All that wisdom, I've taken to heart, but it does not absolutely preclude the possibility that I'd make a sucky mix, from time to time,... but that's more the human element, I suppose. No two sessions or tracks are exactly alike, and attention has to be paid to each factor in recording/reproduction signal chain, adjustment, and all that, to get consistently good results. There's no "set it and forget it" magic setting, in most cases.

/DA ;)
 
dave in toledo said:
if thats all you have, then listen to the mix on three or four different cd players, in the car wherever, take notes on the mix, and then make those adjustments you heard needed and noted on your track sheet, and burn a new cd and compare it on a few machines, after a while you get what you are looking for, not the best way, but if thats all you have, use it to its greattest potential

That's what I've been doing, with pretty decent success. I get it close with the headphones (so I can work for hours without bugging the rest of the family) and tweek the mix on my home stereo, which has excellent speakers. I'll also burn a CD and play it in my car to see how it plays on a different system.

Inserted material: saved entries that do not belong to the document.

`config.mk`:
```
export PLATFORM = sky130hd
export DESIGN_NAME = mac_tx_arb
export DESIGN_NICKNAME = d
export VERILOG_FILES = /design/src/rtl/mac_tx_pkg.sv /design/src/rtl/mac_tx_guard.sv /design/src/rtl/mac_tx_arb.sv
export SDC_FILE = /design/constraint.sdc
export NUM_CORES = 1
export LEC_CHECK = 0
export ABC_AREA = 1
export BUFFER_PORTS_ARGS = -buffer_cell sky130_fd_sc_hd__buf_4
export CAP_MARGIN = 30
export CORE_ASPECT_RATIO = 0.7
export CORE_MARGIN = 2
export CORE_UTILIZATION = 36
export DETAILED_ROUTE_END_ITERATION = 6
export GPL_TIMING_DRIVEN = 1
export PLACE_DENSITY = 0.59
export REMOVE_ABC_BUFFERS = 1
export SLEW_MARGIN = 5
export SYNTH_ARGS = -nofsm -noshare
export SYNTH_HDL_FRONTEND = slang
export SYNTH_HIERARCHICAL = 1
export SYNTH_SLANG_ARGS = --single-unit
```
`constraint.sdc`:
```
create_clock -name sys_clk -period 5.4 [get_ports sys_clk]
set_input_delay 0.81 -clock sys_clk [delete_from_list [all_inputs] [get_ports sys_clk]]
set_output_delay 0.81 -clock sys_clk [all_outputs]
set_load 0.02 [all_outputs]
```
`src/rtl/mac_tx_pkg.sv`:
```
// Shared definitions for the egress arbiter: FSM encoding, pointer layout and
// default overhead figures used by the guard-band fit check.
package mac_tx_pkg;

    localparam int unsigned PTR_W       = 16;
    localparam int unsigned LEN_MSB     = 10;
    localparam int unsigned OVH_DEF     = 12;
    localparam int unsigned IFG_DEF     = 12;
    localparam int unsigned MIN_LEN_DEF = 60;

    localparam logic [15:0] NONE_SCHED  = 16'hFFFF;

    typedef enum logic [5:0] {
        StIdle  = 6'b000001,
        StRdptr = 6'b000010,
        StLatch = 6'b000100,
        StChk   = 6'b001000,
        StData  = 6'b010000,
        StFlush = 6'b100000
    } arb_state_e;

endpackage

```
`src/rtl/mac_tx_guard.sv`:
```
// Guard-band fit check: does a normal frame, with all wire overhead, finish
// before the next time-triggered window opens?
module mac_tx_guard import mac_tx_pkg::*; #(
    parameter bit          GUARD_EN = 1'b1,
    parameter int unsigned IFG      = IFG_DEF,
    parameter int unsigned OVH      = OVH_DEF,
    parameter int unsigned MIN_LEN  = MIN_LEN_DEF
) (
    input  logic [LEN_MSB:0] len,
    input  logic             tt_gate,
    input  logic [15:0]      tt_next_cnt,
    output logic             fit
);

    localparam logic [15:0] MinLen = 16'(MIN_LEN);
    localparam logic [15:0] Extra  = 16'(OVH + IFG);

    logic [15:0] len_ext;
    logic [15:0] body;
    logic [15:0] need;

    // Short frames occupy the wire for MIN_LEN bytes once the MAC pads them.
    always_comb begin
        len_ext = {{(15 - LEN_MSB){1'b0}}, len};
        body    = (len_ext < MinLen) ? MinLen : len_ext;
        need    = body + Extra;
        fit     = !tt_gate &&
                  (!GUARD_EN || (tt_next_cnt == NONE_SCHED) || (tt_next_cnt >= need));
    end

endmodule

```
`src/rtl/mac_tx_arb.sv`:
```
// Egress arbiter: merges the TTE and normal frame queues into one pointer/byte
// stream for the MAC, with strict TTE priority and a guard band for normal frames.
module mac_tx_arb import mac_tx_pkg::*; #(
    parameter bit          GUARD_EN = 1'b1,
    parameter int unsigned IFG      = IFG_DEF,
    parameter int unsigned OVH      = OVH_DEF,
    parameter int unsigned MIN_LEN  = MIN_LEN_DEF
) (
    input  logic              sys_clk,
    input  logic              rstn,
    output logic              ptr_fifo_rd,
    input  logic [PTR_W-1:0]  ptr_fifo_din,
    input  logic              ptr_fifo_empty,
    output logic              data_fifo_rd,
    input  logic [7:0]        data_fifo_din,
    output logic              tptr_fifo_rd,
    input  logic [PTR_W-1:0]  tptr_fifo_din,
    input  logic              tptr_fifo_empty,
    output logic              tdata_fifo_rd,
    input  logic [7:0]        tdata_fifo_din,
    input  logic              tt_gate,
    input  logic [15:0]       tt_next_cnt,
    input  logic              out_bp,
    output logic              out_ptr_wr,
    output logic [PTR_W-1:0]  out_ptr,
    output logic              out_data_wr,
    output logic [7:0]        out_data,
    output logic              arb_dir,
    output logic              busy
);

    arb_state_e       state_q, state_d;
    logic             dir_q, dir_d;
    logic             pend_v_q, pend_v_d;
    logic [PTR_W-1:0] cur_ptr_q, cur_ptr_d;
    logic [PTR_W-1:0] pend_ptr_q, pend_ptr_d;
    logic [LEN_MSB:0] cnt_q, cnt_d;
    logic             ptr_sent_q, ptr_sent_d;
    logic             out_data_wr_q;
    logic             byte_rd;
    logic             fit;

    mac_tx_guard #(
        .GUARD_EN (GUARD_EN),
        .IFG      (IFG),
        .OVH      (OVH),
        .MIN_LEN  (MIN_LEN)
    ) u_guard (
        .len         (cur_ptr_q[LEN_MSB:0]),
        .tt_gate     (tt_gate),
        .tt_next_cnt (tt_next_cnt),
        .fit         (fit)
    );

    always_comb begin
        state_d      = state_q;
        dir_d        = dir_q;
        pend_v_d     = pend_v_q;
        cur_ptr_d    = cur_ptr_q;
        pend_ptr_d   = pend_ptr_q;
        cnt_d        = cnt_q;
        ptr_sent_d   = ptr_sent_q;
        ptr_fifo_rd  = 1'b0;
        tptr_fifo_rd = 1'b0;
        byte_rd      = 1'b0;
        out_ptr_wr   = 1'b0;

        unique case (state_q)
            StIdle: begin
                if (!out_bp) begin
                    if (!tptr_fifo_empty) begin
                        dir_d   = 1'b1;
                        state_d = StRdptr;
                    end else if (pend_v_q) begin
                        // Held pointer lives apart from cur_ptr so a TTE frame
                        // served in between cannot overwrite it.
                        dir_d     = 1'b0;
                        cur_ptr_d = pend_ptr_q;
                        state_d   = StChk;
                    end else if (!ptr_fifo_empty && !tt_gate) begin
                        dir_d   = 1'b0;
                        state_d = StRdptr;
                    end
                end
            end
            StRdptr: begin
                tptr_fifo_rd = dir_q;
                ptr_fifo_rd  = !dir_q;
                state_d      = StLatch;
            end
            StLatch: begin
                cur_ptr_d = dir_q ? tptr_fifo_din : ptr_fifo_din;
                if (!dir_q) begin
                    pend_v_d   = 1'b1;
                    pend_ptr_d = ptr_fifo_din;
                end
                state_d = StChk;
            end
            StChk: begin
                if (dir_q || fit) begin
                    if (!dir_q) begin
                        pend_v_d = 1'b0;
                    end
                    cnt_d      = cur_ptr_q[LEN_MSB:0];
                    ptr_sent_d = 1'b0;
                    state_d    = StData;
                end else begin
                    state_d = StIdle;
                end
            end
            StData: begin
                out_ptr_wr = !ptr_sent_q;
                ptr_sent_d = 1'b1;
                if (cnt_q != '0) begin
                    byte_rd = 1'b1;
                    cnt_d   = cnt_q - 1'b1;
                end
                if (cnt_q <= 11'd1) begin
                    state_d = StFlush;
                end
            end
            StFlush: begin
                state_d = StIdle;
            end
            default: begin
                state_d = StIdle;
            end
        endcase
    end

    always_ff @(posedge sys_clk) begin
        if (!rstn) begin
            state_q       <= StIdle;
            dir_q         <= 1'b0;
            pend_v_q      <= 1'b0;
            cur_ptr_q     <= '0;
            pend_ptr_q    <= '0;
            cnt_q         <= '0;
            ptr_sent_q    <= 1'b0;
            out_data_wr_q <= 1'b0;
        end else begin
            state_q       <= state_d;
            dir_q         <= dir_d;
            pend_v_q      <= pend_v_d;
            cur_ptr_q     <= cur_ptr_d;
            pend_ptr_q    <= pend_ptr_d;
            cnt_q         <= cnt_d;
            ptr_sent_q    <= ptr_sent_d;
            out_data_wr_q <= byte_rd;
        end
    end

    // Source din is valid the cycle after the strobe, so the byte write lines
    // up with the delayed strobe and takes din straight through.
    always_comb begin
        data_fifo_rd  = byte_rd && !dir_q;
        tdata_fifo_rd = byte_rd && dir_q;
        out_ptr       = out_ptr_wr ? cur_ptr_q : '0;
        out_data_wr   = out_data_wr_q;
        out_data      = out_data_wr_q ? (dir_q ? tdata_fifo_din : data_fifo_din) : 8'h00;
        arb_dir       = dir_q;
        busy          = (state_q != StIdle);
    end

endmodule

```
# ---- Word-level counts from Yosys, hierarchy flattened
# Index checks and enable logic that the tools add are counted.
dict set report word_totals {
  wordCells 86
  ram_bits 0
  rom_bits 0
  output_inout_bits 32
  ff_bits 53
  latch_bits 0
  mem_count 0
  inputBits 70
}
dict set report op_classes {
  muxes 33
  reduce_logical 21
  shift 0
  div_mod_pow 0
  n_eq_ne 17
  mul 0
  addsub 2
  bitwise_logic 2
  magnitude_cmp 3
}
# cell count
set op_table {}
lappend op_table {{$mux W16} 5}
lappend op_table {{$mux W11} 3}
lappend op_table {{$pmux W16 S2} 1}
lappend op_table {{$mux W6} 5}
lappend op_table {{$pmux W6 S5} 1}
lappend op_table {{$pmux W11 S2} 1}
lappend op_table {{$add A16 B5 Y16 const B} 1}
lappend op_table {{$eq A16 B16 Y1 const B} 1}
lappend op_table {{$ge A16 B16 Y1} 1}
lappend op_table {{$mux W8} 2}
lappend op_table {{$ne A2 B2 Y1 const B} 8}
lappend op_table {{$mux W1} 12}
lappend op_table {{$le A11 B1 Y1 const B} 1}
lappend op_table {{$lt A11 B6 Y1 const B} 1}
lappend op_table {{$reduce_bool A11 Y1} 1}
lappend op_table {{$sub A11 B1 Y11 const B} 1}
lappend op_table {{$reduce_and A3 Y1} 3}
lappend op_table {{$reduce_and A4 Y1} 2}
lappend op_table {{$eq A6 B1 Y1 const B} 1}
lappend op_table {{$eq A6 B2 Y1 const B} 1}
lappend op_table {{$eq A6 B3 Y1 const B} 1}
lappend op_table {{$eq A6 B4 Y1 const B} 1}
lappend op_table {{$eq A6 B5 Y1 const B} 1}
lappend op_table {{$ne A6 B1 Y1 const B} 1}
lappend op_table {{other kinds (10)} 22}

# ---- Depth between registers and ports, before layout
dict set report logic_depth {
  ltp_word 9
  depth_mapped 23
  depth_no_buf 23
}

# ---- Cells and area by module
# Netlist, hierarchy kept.
# module cells_each seq_area_each_um2 area_each_um2 n_inst
set modules_own_cells {}
lappend modules_own_cells {mac_tx_arb 490 1061.0 2970.3 1}
lappend modules_own_cells {mac_tx_guard 101 0.0 559.3 1}

# ---- Worst setup path after synthesis
# No wires, ideal clock.
dict set report synth_timing {
  path_type {reg2reg}
  start {reg cur_ptr_q[7]}
  end {reg cnt_q[8]}
  path_buffers 1
  period_less_slack_ps 2910
  setup_ps 70
  slack_ps 2490
  arrival_time_ps 2840
  t_required_ps 5330
  stages_incl_launch_ff 24
  cell_sequence {dfxtp_1 > nor2_1 > nand3b_1 > nand2_1 > inv_1 > ha_1 > nor2_1 > nand3_1 > nor2_1 > nand2_1 > ha_1 > nand2_1 > inv_1 > nand3_1 > nand4_1 > nor2_1 > a21oi_1 > nor2_1 > nand4_1 > nand2_1 > nor2_1 > buf_2 > o21ai_0 > a21oi_1}
}
dict set report synth_between {
  elab_chain_len 9
}
# item line_no
set synth_rtl {}
lappend synth_rtl {{start, declared} mac_tx_arb.sv:35} ;# logic [PTR_W-1:0] cur_ptr_q, cur_ptr_d;
lappend synth_rtl {{start signal, assigned} mac_tx_arb.sv:145} ;# cur_ptr_q <= cur_ptr_d;
lappend synth_rtl {{$lt A11 B6 Y1} mac_tx_guard.sv:25} ;# body = (len_ext < MinLen) ? MinLen : len_ext;
lappend synth_rtl {{$mux W11 (*)} mac_tx_guard.sv:25}
lappend synth_rtl {{$add A16 B5 Y16 (*)} mac_tx_guard.sv:26} ;# need = body + Extra;
lappend synth_rtl {{$ge A16 B16 Y1 (*)} mac_tx_guard.sv:28} ;# (!GUARD_EN || (tt_next_cnt == NONE_SCHED) || (tt_next_cnt >= need));
lappend synth_rtl {{$logic_or A1 B1 Y1 (*)} mac_tx_guard.sv:28}
lappend synth_rtl {{$logic_and A1 B1 Y1 (*)} mac_tx_guard.sv:27} ;# fit = !tt_gate &&
lappend synth_rtl {{via fit} mac_tx_arb.sv:41} ;# logic fit;
lappend synth_rtl {{$logic_or A1 B1 Y1 (*)} mac_tx_arb.sv:100} ;# if (dir_q || fit) begin
lappend synth_rtl {{$ne A2 B2 Y1 (no source line) (*)} --}
lappend synth_rtl {{$reduce_and A3 Y1 (no source line) (*)} --}
lappend synth_rtl {{end signal, assigned} mac_tx_arb.sv:147} ;# cnt_q <= cnt_d;
lappend synth_rtl {{end, declared} mac_tx_arb.sv:37} ;# logic [LEN_MSB:0] cnt_q, cnt_d;
# Mark *: on every way through the listed nets, which the timed path passes. The rest lies on a longest branch.
# A chain may end at the register's enable or synchronous reset.

# ---- Worst setup path in the final report
# Same ends and word-level chain as after synthesis.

If the built-in eq on your VF doesn't do enough for your tracks - have you tried eq'ing your amp to compensate for whatever you're trying to cut or boost? (I know, stupid question)
 
jfrog said:
If the built-in eq on your VF doesn't do enough for your tracks - have you tried eq'ing your amp to compensate for whatever you're trying to cut or boost? (I know, stupid question)

Well I do adjust the amp EQ. Some of the time I'm actually just doing it for the fourth or fifth (or sixth and seventh, considering I use two mics) guitar tracks to fatten things up.